B – Depois de todos esses exemplos, é natural que o ouvinte concorde que Helena foi vítima de seus olhos, pois assim como o logos é ambíguo e tem a força da necessidade apesar de não parecer, parece que a visão também o é. A observação da beleza desencadeia naturalmente o amor ou o desejo e isso foi dito mais de uma vez (§ 4 em relação ao belo corpo de Helena; § 18, em relação às belas obras feitas pelos pintores e escultores), portanto, a única coisa que impedia que Helena seguisse Páris era a lei, o

nomos estabelecido pelos seres humanos anteriores aos dois. Mas essa lei, exatamente

porque humana, limitada e ambígua, não deve necessariamente ser aceita passivamente, de forma acrítica, mas, ao contrário, é preciso que sempre se avalie a ocasião particular para que se tome a decisão do que deve ser feito. E é preciso que se destrua um consenso para construir outro, que se adeque melhor aos kairoi, consenso agora que se entende como um constructo e não como uma identidade hierarquicamente “natural”. É, então, exatamente isso que Górgias parece ter feito: demonstrou como é possível e preciso ter consciência dos poderes, limitações e ambiguidades do logos para passar de um estado “pior” a um “menos mal”, para pode utilizar a palavra como um pharmakon “útil”. Se, então, os dois se apaixonaram, que mal há nisso?
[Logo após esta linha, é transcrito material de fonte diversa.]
What follows belongs to an exercise in optimizing a design on an open flow for small area and a short achievable clock period; a production flow would make more cautious choices.
Function was checked by simulation only, so behaviour that the tests miss may differ from the original.
Power is estimated from default activity; no workload was simulated.

==> flow/design.v (outline; a module is shown in full before it is edited, if it fits) <==
// module booth_mul32: 4797 lines
module booth_mul32
(
  input  logic        i_clkp,
  input  logic        i_reset,
  input  logic [31:0] i_multa,
  input  logic [31:0] i_multb,
  output logic [63:0] o_product
);
  // ...
==> flow/run.sh <==
#!/bin/bash
# synth_recipe.tcl (not shown) runs the flow's synth.tcl, then flattens the netlist and writes it again
# the make line also repeats each setting of config.mk as NAME=value (left out here)
make -C /OpenROAD-flow-scripts/flow DESIGN_CONFIG=/design/flow/config.mk WORK_HOME=/design/flow/orfs CLKGATE_MAP_FILE= SYNTH_SCRIPT=/design/flow/synth_recipe.tcl finish
==> flow/config.mk <==
export PLATFORM = sky130hd
export DESIGN_NAME = booth_mul32
export DESIGN_NICKNAME = booth_mul32
export VERILOG_FILES = /design/flow/design.v
export SDC_FILE = /design/flow/constraint.sdc
export NUM_CORES = 4
export LEC_CHECK = 0
export ABC_AREA = 1
export CAP_MARGIN = 20
export CORE_MARGIN = 2
export CORE_UTILIZATION = 40
export SETUP_SLACK_MARGIN = 3.5
export SLEW_MARGIN = 20
==> flow/constraint.sdc <==
create_clock -name core_clock -period 6.5 [get_ports {i_clkp}]
set_input_delay 1.3000 -clock core_clock [delete_from_list [all_inputs] [get_ports {i_clkp}]]
set_output_delay 1.3000 -clock core_clock [all_outputs]
set_load 0.01 [all_outputs]
==> summary.txt, run 1 <==
- The run finished with no timing, DRC or antenna violations.
- The total setup buffers inserted after CTS is 128.
- In the layout the commonest cells are 507 x sky130_fd_sc_hd__inv_1, 469 x sky130_fd_sc_hd__xor2_1, 348 x sky130_fd_sc_hd__o22ai_1.
- 0 antenna diodes ended up in the layout.
- Counting instances, the worst hold path has a depth of 2.
- The dominant cell type by area after synthesis is sky130_fd_sc_hd__fa_1.
- The worst setup path endpoint is r2_c18_1$_DFF_P_.
- The clock skew after layout is 0.0206 ns.
- In this run, the combinational gates consume 79.5% of the power.
- In this run the horizontal extent of the chip is 282 um.
- The die covers 79700 sq um.
- The power density relative to cell area is 617 nW/um^2.
- Summed over all cells, the static leakage comes to 18.0 nW.
- After synthesis, the largest area contributor takes up 27.7% of total cell area.
- The longest clock path from root to sink contains 3 buffers.
- The count of flip-flops with a built-in enable after synthesis is 0.
- The total global-route track usage is 26.9%.
- The layer with the highest usage is met2.
- Walking the worst path, the cells encountered are inv_6, buf_12, buf_12, buf_12, o22ai_1, xor2_1, fa_2, inv_1, fa_1, inv_2, fa_1, inv_2, fa_2.
- Summing over every cut layer, the via total after detailed routing is 27.0k.
- Port buffering added 129 buffers.
- The root buffer cell chosen for the clock tree is sky130_fd_sc_hd__clkbuf_16.
- Counting both buffers and inverters, the worst setup path holds a total of 7.
- The synthesized netlist devotes 12.6% of its cell area to compound gates.
- The multi-input combinational area share is 58.4%.
- Across all hold checks on the routed design, the worst slack comes to 0.407 ns.
- The count of fill cells added during filler insertion is 6642.
- The worst hold path begins at r1_v$_DFF_P_.
- On the critical path, the stage with the largest delay is an instance of sky130_fd_sc_hd__fa_1.
- At the end of the flow the core is filled with cells to 52.9%.
- Post-CTS repair changed the size of 557 cells.
- Wire segments on met3 add up to 15.5 mm in the final route.
==> inputs of run 2 (changes only) <==
--- a/flow/config.mk
+++ b/flow/config.mk
@@ -11,3 +11,2 @@
 export CORE_UTILIZATION = 40
-export SETUP_SLACK_MARGIN = 3.5
 export SLEW_MARGIN = 20
==> run 2 against run 1 <==
Compared with the run above: clock power is 7% higher; area after synthesis stayed put; worst hold slack worse by 0.00092 ns; routed wire length is 15% lower; critical path type unchanged.
==> summary.txt, run 2 <==
- Result of the run: complete, no violations (unchanged).
- The highest net fanout along the worst path is 15 (was 4).
- The worst setup margin is 2.34 ns (was 3.08 ns).
- The clock latency on the worst-skew pair is 0.57 ns (was 0.58 ns).
- The signal arrival time at the worst endpoint is 4.60 ns (was 3.93 ns).
- The initial antenna violation count was 1 (was 0).
- The average wire per cell in the routed design is 21.8 um (was 24.5 um).
- The minimum clock period after layout is 4.16 ns (was 3.42 ns).
- The detailed-placement wirelength estimate is 69.3 mm (was 67.5 mm).
- The maximum clock insertion buffer count is 3 (unchanged).
- The number of max-slew violations in the final report was 0 (unchanged).
- The type of the worst min-delay path is reg -> reg (unchanged).
- The horizontal extent of the die came to 282 um (unchanged).
- The CTS tree is yes (unchanged).
- The post-route cell area came to 34000 sq um (was 40800 sq um).
- The worst slack at placement is 2.40 ns (was 2.26 ns).
- The post-synthesis cell area was 31000 sq um (unchanged).
- The number of buffers inserted during clock tree synthesis is 39 (unchanged).
- The share of the clock period used by the worst path came to 64.0% (was 52.6%).
- The maximum frequency from static timing analysis is 240 MHz (was 292 MHz).
- The remaining design rule violation count was 0 (unchanged).
- The required time at the worst-slack endpoint was 6.94 ns (was 7.02 ns).
- Unrepaired setup endpoints after global routing: no (was yes).
- Cell types with the largest area share after synthesis: sky130_fd_sc_hd__fa_1 28%, sky130_fd_sc_hd__dfxtp_1 20%, sky130_fd_sc_hd__xor2_1 15% (unchanged).
- The most repeated cell in the gate-level netlist after synthesis is sky130_fd_sc_hd__inv_1 (unchanged).
- The hold violation total from the final report is 0 (unchanged).
- The leading cell type in the layout, fill and taps excluded is sky130_fd_sc_hd__inv_1 (unchanged).
- The count of flip-flops with a built-in enable after synthesis is 0 (unchanged).
- The maximum resistive drop on vdd is 456 uV (was 1170 uV).
- The count of nets after finishing is 4015 (was 4234).
- The post-synth net total came to 4086 (unchanged).
- The cell area reported after detailed placement came to 32700 sq um (about the same).
- The largest net degree at the start of global routing is 44 (was 38).
- The wire length reported by the detailed router is 97.6 mm (was 115 mm).
- The number of port buffers came to 129 (unchanged).
- The overall power consumption is 19.3 mW (was 25.2 mW).
- The critical register-to-register path endpoint is r2_c26_1$_DFF_P_ (was r2_c18_1$_DFF_P_).
- The number of hold-repair buffers added at the cts stage is 0 (unchanged).
- The clock root buffer master is sky130_fd_sc_hd__clkbuf_16 (unchanged).
- The worst setup path startpoint is r1_neg5$_DFF_P_ (was r1_a15$_DFF_P_).
- The share of cells above drive strength 1 is 6.55% (was 30.8%).
- The total number of H-tree levels is 2 (unchanged).
- The count of distinct cell types in the synthesized netlist is 40 (unchanged).
- The total setup buffers inserted after CTS is 0 (was 128).
- The mean area per synthesized cell is 8.91 sq um (unchanged).
- The commonest register cell after synthesis is sky130_fd_sc_hd__dfxtp_1 (unchanged).
- Commonest cells after routing, fill and taps aside: 646 x sky130_fd_sc_hd__inv_1, 528 x sky130_fd_sc_hd__xor2_1, 496 x sky130_fd_sc_hd__o22ai_1 (was 507 x sky130_fd_sc_hd__inv_1, 469 x sky130_fd_sc_hd__xor2_1, 348 x sky130_fd_sc_hd__o22ai_1).
- The number of global-route vias before repair came to 25.3k (was 26.4k).
- The Yosys warning count is 1 (unchanged).
- The mean number of vias per cell is 5.45 (was 5.75).
- The die area was 79700 sq um (unchanged).
- The share of the synthesized area in the top cell type is 27.7% (unchanged).
- The clock skew after layout is 0.0261 ns (was 0.0206 ns).
- The count of vias placed by the detailed router is 24.4k (was 27.0k).
- The share of synthesized flip-flops with an asynchronous set or reset is 0% (unchanged).
- The final worst hold slack is 0.406 ns (was 0.407 ns).
- The post-route antenna net violation count is 0 (unchanged).
- The initial DRC count is 2625 (was 3480).
- The origin of the critical flop-to-flop path is r1_neg5$_DFF_P_ (was r1_a15$_DFF_P_).
- The depth of the most critical reg-to-reg path is 10 (was 13).
- The worst setup path endpoint was r2_c26_1$_DFF_P_ (was r2_c18_1$_DFF_P_).
- The register-to-register setup slack is 2.34 ns (was 3.08 ns).
- The placer congestion estimate is 0.933 (was 0.908).
- The total of flip-flops plus latches after synthesis was 311 (unchanged).
- The leakage power summed over all cells is 16.1 nW (was 18.0 nW).
- The relative area change from synthesis to final layout came to 9.78% (was 31.6%).
- The worst hold path cell count is 2 (unchanged).
- The sequential area share after synthesis is 20.1% (unchanged).
- The residual overflow from global routing is 0 (unchanged).
- The total global-route track usage is 24.9% (was 26.9%).
- The dominant cell type by area after synthesis is sky130_fd_sc_hd__fa_1 (unchanged).
- The y dimension of the die is 282 um (unchanged).
- The max-cap check violation count is 0 (unchanged).
- The worst slew margin relative to its limit came to 17.3% (was 45.7%).
- The post-CTS resize count is 0 (was 557).
- The number of sinks handled by clock tree synthesis is 311 (unchanged).
- The gate count after technology mapping is 3478 (unchanged).
- The row count is 102 (unchanged).
- The number of search-and-repair iterations in the first detailed-routing pass came to 6 (was 8).
- The summed negative setup slack over all endpoints is 0 ns (unchanged).
- The number of placed I/O pins came to 130 (unchanged).
- Ranking of synthesized cells by instance count: 649 x sky130_fd_sc_hd__inv_1, 528 x sky130_fd_sc_hd__xor2_1, 496 x sky130_fd_sc_hd__o22ai_1, 429 x sky130_fd_sc_hd__fa_1, 311 x sky130_fd_sc_hd__dfxtp_1 (unchanged).
- The first-pass GRT wire length is 151 mm (was 162 mm).
- The total of endpoints with negative setup slack in the final report was 0 (unchanged).
- The clock transition at the registers of the reported paths came to 0.06 ns (about the same).
- The power density relative to cell area came to 566 nW/um^2 (was 617 nW/um^2).
- The core footprint is 77100 sq um (unchanged).
- The slew at the pin with the worst max-slew slack is 1.24 ns (was 0.812 ns).
- The startpoint of the lowest-slack hold path is r1_v$_DFF_P_ (unchanged).
- The critical path startpoint category is a register (unchanged).
- The starting density of the core is 40.2% (unchanged).
- The type of element capturing the critical path is a register (unchanged).
- The kind of critical path is reg -> reg (unchanged).
[run 2: through the flow]
stage,utilization [%],instances
floorplan,-,3478
global placement,42.3,4405
detailed placement,42.4,4406
CTS,44.1,4476
global route,44.1,4477
finish,44.1,4477
[run 2: cell type report]
cell class	count	area (sq um)
fill	7562	43100
multi-input combinational	2181	20700
sequential	311	6230
inverter	669	2510
timing repair buffer	205	1870
tap	1040	1300
clock buffer	47	1080
clock inverter	23	294
antenna	1	2.50
[run 2: logic make-up (layout without fill, tap and decap cells)]
family,after synthesis,in the layout,share of synthesized area (%)
AO/OA/AOI/OAI,646,646,12.6
multiplexers,16,16,0.581
buffers and inverters,986,944,13.0
other,0,1,0
XOR/XNOR,528,528,14.9
AND/OR/NAND/NOR,449,449,6.52
flip-flops,311,311,20.1
adder cells (fa/ha/maj),542,542,32.3
[run 2: worst max-delay path, cell delays in order, from the launching register on]
cell and delay [ns]:
sky130_fd_sc_hd__dfxtp_1 0.82, sky130_fd_sc_hd__clkinv_1 0.61, sky130_fd_sc_hd__buf_4 0.41, sky130_fd_sc_hd__xor2_1 0.21, sky130_fd_sc_hd__fa_1 0.49, sky130_fd_sc_hd__inv_1 0.05
sky130_fd_sc_hd__fa_1 0.53, sky130_fd_sc_hd__inv_1 0.05, sky130_fd_sc_hd__fa_1 0.35, sky130_fd_sc_hd__inv_1 0.08, sky130_fd_sc_hd__fa_1 0.41
[run 2: power breakdown]
group	switching, mW	leakage [nW]	internal [mW]
Combinational	8.85	12.8	5.15
Sequential	0.276	2.60	2.70
Clock	0.904	0.672	1.40
[run 2: layer usage]
metal | vias to the layer above | routed length (um) | global-route usage [%]
li1 | 10800 | - | -
met1 | 11800 | 38300 | 32.2
met2 | 1442 | 43500 | 38.9
met3 | 369 | 10400 | 6.02
met4 | 0 | 5390 | 12.6
met5 | - | 0 | 0
[run 2: worst min path at each step]
stage | to | slack [ns]
floorplan | r2_c0_0$_DFF_P_ | 0.33
global placement | r2_v$_DFF_P_ | 0.39
detailed placement | r2_v$_DFF_P_ | 0.40
CTS | r2_v$_DFF_P_ | 0.41
global route | r2_v$_DFF_P_ | 0.42
finish | r2_v$_DFF_P_ | 0.41
==> inputs of run 3 (changes only) <==
--- a/flow/config.mk
+++ b/flow/config.mk
@@ -7,3 +7,2 @@
 export LEC_CHECK = 0
-export ABC_AREA = 1
 export CAP_MARGIN = 20
==> run 3 against run 2 <==
Compared with the run above: power fell by 2.6%; critical path depth rose by 4; sequential cell count is the same; worst setup slack worse by 0.12 ns; cell count is 10% lower; critical endpoint is now r3_p42$_DFF_P_; largest cell class unchanged.
==> summary.txt, run 3 <==
- Result of the run: complete, no violations (unchanged).
- The post-CTS resize count is 0 (unchanged).
- The highest net fanout along the worst path is 7 (was 15).
- The Yosys warning count is 1 (unchanged).
- The number of max-slew violations in the final report is 0 (unchanged).
- The count of vias placed by the detailed router is 22.7k (was 24.4k).
- The maximum resistive drop on vdd was 390 uV (was 456 uV).
- The starting density of the core came to 40.3% (was 40.2%).
- The power density relative to cell area is 565 nW/um^2 (was 566 nW/um^2).
- The count of distinct cell types in the synthesized netlist is 58 (was 40).
- The terminating pin of the worst hold path is r2_v$_DFF_P_ (unchanged).
- The number of port buffers is 129 (unchanged).
- The total of flip-flops plus latches after synthesis is 311 (unchanged).
- The mean area per synthesized cell is 9.73 sq um (was 8.91 sq um).
- The combinational family with the most area after synthesis is adder cells (unchanged).
- The first-pass GRT wire length is 150 mm (was 151 mm).
- The kind of critical path is reg -> reg (unchanged).
- The portion of total power attributed to combinational logic is 70.4% (was 72.6%).
- The core footprint came to 75800 sq um (was 77100 sq um).
- The minimum clock period after layout came to 4.28 ns (was 4.16 ns).
- The fraction of power spent switching nets came to 49.2% (was 52.0%).
- The adder and majority gate portion of the synthesized area came to 32.7% (was 32.3%).
- Commonest cells after routing, fill and taps aside: 497 x sky130_fd_sc_hd__a22oi_1, 476 x sky130_fd_sc_hd__inv_1, 429 x sky130_fd_sc_hd__fa_1 (was 646 x sky130_fd_sc_hd__inv_1, 528 x sky130_fd_sc_hd__xor2_1, 496 x sky130_fd_sc_hd__o22ai_1).
- The horizontal extent of the die is 280 um (was 282 um).
- The post-synthesis cell area came to 30600 sq um (was 31000 sq um).
- The sequential cell area came to 6310 sq um (was 6230 sq um).
- The clock skew after layout is 0.0328 ns (was 0.0261 ns).
- The number of buffers inserted during clock tree synthesis was 38 (was 39).
- The cell count after placement was 3940 (was 4406).
- The row count is 101 (was 102).
- The mean number of vias per cell is 5.67 (was 5.45).
- The signal arrival time at the worst endpoint came to 4.80 ns (was 4.60 ns).
- The clock latency on the worst-skew pair came to 0.58 ns (was 0.57 ns).
- The count of nets after finishing is 3610 (was 4015).
- The clock power share is 11.7% (was 11.9%).
- The placer congestion estimate was 0.865 (was 0.933).
- The share of cells above drive strength 1 is 6.04% (was 6.55%).
- The critical register-to-register path endpoint is r3_p42$_DFF_P_ (was r2_c26_1$_DFF_P_).
- The number of search-and-repair iterations in the first detailed-routing pass is 6 (unchanged).
- The share of the clock period used by the worst path is 65.9% (was 64.0%).
- The share of synthesized flip-flops with an asynchronous set or reset was 0% (unchanged).
- The share of the synthesized area in the top cell type came to 28.1% (was 27.7%).
- The worst hold path cell count is 1 (was 2).
- The multi-input gate area in the final layout is 21000 sq um (was 20700 sq um).
- The simple-gate portion of the synthesized area is 3.96% (was 6.52%).
- The synthesized-area fraction occupied by xor and xnor cells came to 16.0% (was 14.9%).
- The count of flip-flops with a built-in enable after synthesis is 0 (unchanged).
- The commonest register cell after synthesis was sky130_fd_sc_hd__dfxtp_1 (unchanged).
- The y dimension of the die came to 280 um (was 282 um).
- The CTS tree was yes (unchanged).
- The hold violation total from the final report is 0 (unchanged).
- The leading cell type in the layout, fill and taps excluded is sky130_fd_sc_hd__a22oi_1 (was sky130_fd_sc_hd__inv_1).
- The initial DRC count is 2392 (was 2625).
- The startpoint of the lowest-slack hold path was r1_v$_DFF_P_ (unchanged).
- The switching power summed over all nets came to 9.24 mW (was 10.0 mW).
- The proportion of power drawn by flip-flops and latches was 17.9% (was 15.4%).
- The register-to-register setup slack is 2.22 ns (was 2.34 ns).
- The worst slew margin relative to its limit came to 24.7% (was 17.3%).
- The wire length reported by the detailed router is 97.9 mm (was 97.6 mm).
- The required time at the worst-slack endpoint is 7.02 ns (was 6.94 ns).
- The maximum clock insertion buffer count was 3 (unchanged).
- The number of global-route vias before repair is 23.9k (was 25.3k).
- The dominant cell type by area after synthesis is sky130_fd_sc_hd__fa_1 (unchanged).
- The total global-route track usage is 25.1% (was 24.9%).
- The number of hold-repair buffers added at the cts stage is 0 (unchanged).
- The critical path startpoint category is a register (unchanged).
- The remaining design rule violation count is 0 (unchanged).
- Ranking of synthesized cells by instance count: 497 x sky130_fd_sc_hd__a22oi_1, 476 x sky130_fd_sc_hd__inv_1, 429 x sky130_fd_sc_hd__fa_1, 332 x sky130_fd_sc_hd__xor2_1, 311 x sky130_fd_sc_hd__dfxtp_1 (was 649 x sky130_fd_sc_hd__inv_1, 528 x sky130_fd_sc_hd__xor2_1, 496 x sky130_fd_sc_hd__o22ai_1, 429 x sky130_fd_sc_hd__fa_1, 311 x sky130_fd_sc_hd__dfxtp_1).
- The final antenna diode count is 0 (was 1).
- The share of cell area taken by muxes after synthesis is 0.0696% (was 0.581%).
- The average wire per cell in the routed design came to 24.4 um (was 21.8 um).
- The clock transition at the registers of the reported paths was 0.07 ns (was 0.06 ns).
- The origin of the critical flop-to-flop path is r2_c28_1$_DFF_P_ (was r1_neg5$_DFF_P_).
- The total of endpoints with negative setup slack in the final report is 0 (unchanged).
- The internal power is 9.52 mW (was 9.24 mW).
- The total number of H-tree levels is 2 (unchanged).
- The slew at the pin with the worst max-slew slack is 1.13 ns (was 1.24 ns).
- The total setup buffers inserted after CTS is 0 (unchanged).
- The relative area change from synthesis to final layout is 8.60% (was 9.78%).
- The count of fill cells added during filler insertion is 7226 (was 7562).
- The clock root buffer master is sky130_fd_sc_hd__clkbuf_16 (unchanged).
- The number of sinks handled by clock tree synthesis is 311 (unchanged).
- The most repeated cell in the gate-level netlist after synthesis is sky130_fd_sc_hd__a22oi_1 (was sky130_fd_sc_hd__inv_1).
- The type of the worst min-delay path is reg -> reg (unchanged).
- The summed negative setup slack over all endpoints is 0 ns (unchanged).
- The share of the synthesized area in compound gates (AO/OA/AOI/OAI) is 16.0% (was 12.6%).
- The detailed-placement wirelength estimate is 62.8 mm (was 69.3 mm).
- The leakage power summed over all cells is 14.0 nW (was 16.1 nW).
- The die area came to 78600 sq um (was 79700 sq um).
- The sequential area share after synthesis is 20.4% (was 20.1%).
- The number of placed I/O pins is 130 (unchanged).
- The max-cap check violation count came to 0 (unchanged).
- Cell types with the largest area share after synthesis: sky130_fd_sc_hd__fa_1 28%, sky130_fd_sc_hd__dfxtp_1 20%, sky130_fd_sc_hd__a22oi_1 12% (was sky130_fd_sc_hd__fa_1 28%, sky130_fd_sc_hd__dfxtp_1 20%, sky130_fd_sc_hd__xor2_1 15%).
- The post-route antenna net violation count came to 0 (unchanged).
- The largest net degree at the start of global routing is 40 (was 44).
- The depth of the most critical reg-to-reg path is 14 (was 10).
- The gate count after technology mapping came to 3139 (was 3478).
- The initial antenna violation count is 0 (was 1).
- The post-synth net total came to 3747 (was 4086).
- The maximum frequency from static timing analysis is 234 MHz (was 240 MHz).
- The type of element capturing the critical path was a register (unchanged).
- Unrepaired setup endpoints after global routing: no (unchanged).
- The residual overflow from global routing was 0 (unchanged).
- The final standard cell count with taps included and fillers excluded came to 4007 (was 4477).
[run 3: cell families (layout without fill, tap and decap cells)]
kind of cell | count (synthesis) | count (layout)
mux | 2 | 2
simple gates | 228 | 228
fa+ha+maj | 542 | 542
flops | 311 | 311
buf+inv | 820 | 710
xor+xnor | 557 | 557
compound gates | 679 | 679
[run 3: layer usage]
metal	wire length [um]	vias up	global-route usage (%)
met4	2680	0	8.02
met5	0	-	0
met2	40700	1497	36.0
li1	-	9876	-
met3	13100	216	9.10
met1	41500	11100	35.0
Mostra-se que isso era “útil” e “prazeroro” para os dois, portanto, Helena – apesar de culpada de acordo com um nomos antigo que Górgias tentou desconstruir – é passível de ser absolvida.

113 (20) πῶς οὖν χρὴ δίκαιον ἡγήσασθαι τὸν τῆς Ἑλένης μῶμον, ἥτις εἴτ' ἐρασθεῖσα εἴτε λόγωι πεισθεῖσα εἴτε βίαι ἁρπασθεῖσα εἴτε ὑπὸ θείας ἀνάγκης ἀναγκασθεῖσα ἔπραξεν ἃ ἔπραξε, πάντως διαφεύγει τὴν αἰτίαν; (21) ἀφεῖλον τῶι λόγωι δύσκλειαν γυναικός, ἐνέμεινα τῶι νόμωι ὃν ἐθέμην ἐν ἀρχῆι τοῦ λόγου· ἐπειράθην καταλῦσαι μώμου ἀδικίαν καὶ δόξης ἀμαθίαν, ἐβουλήθην γράψαι τὸν λόγον Ἑλένης μὲν ἐγκώμιον, ἐμὸν δὲ παίγνιον.

(20) Como, então, se deve considerar justa a censura de Helena que, fez o que fez ou dominada pelo amor, ou persuadida pelo discurso, ou tomada com violência, ou constrangida pela necessidade divina e escapa à acusação em todos os casos?

(21) Com o discurso retirei a má reputação da mulher, permaneci na lei que fixei no princípio do discurso, tentei dissipar a injustiça da censura e a ignorância da opinião, quis escrever o discurso para ser de Helena, um elogio, e para mim, um jogo.

B – Cremos que o controverso παίγνιον que conclui o discurso, longe de tirar a seriedade do mesmo expõe exatamente sua seriedade: trata-se de um jogo, um jogo de palavras em que, partindo de termos e valores amplamente compartilhados ressignifica- os e cria novos valores. Cria não só uma nova Helena, isenta de culpa, mas para inocentá-la transforma concepções e valores de seus concidadãos – é assim que entendemos, por exemplo, a quarta causa, que mostra Helena vítima apesar de culpada. Em suma, ao mesmo tempo que detecta as contradições e ambiguidades constituintes do

logos, demonstra como é possível que o discurso atue como pharmakon. É um jogo de

palavras – mas não esvaziadas de sentido – que ao mesmo tempo problematiza o grande poder persuasivo da palavra e demonstra como é possível exercer esse poder. O “elogio” é apenas de Helena, para Górgias se trata de um jogo que destrói um antigo consenso e cria um outro a partir exatamente das “ruínas”. E nesse sentido falamos em “destruir o consenso na polis”, destruir, mas apenas para que se perceba o caráter problemático da linguagem e que novas possibilidades sejam abertas, possibilidades de um consenso que agora se reconhece como problemático, múltiplo, ambíguo e existente unicamente via logos e não por uma “natural” adequadação com uma realidade “justa”, mas adequado a uma realidade “útil”, tanto individual como socialmente.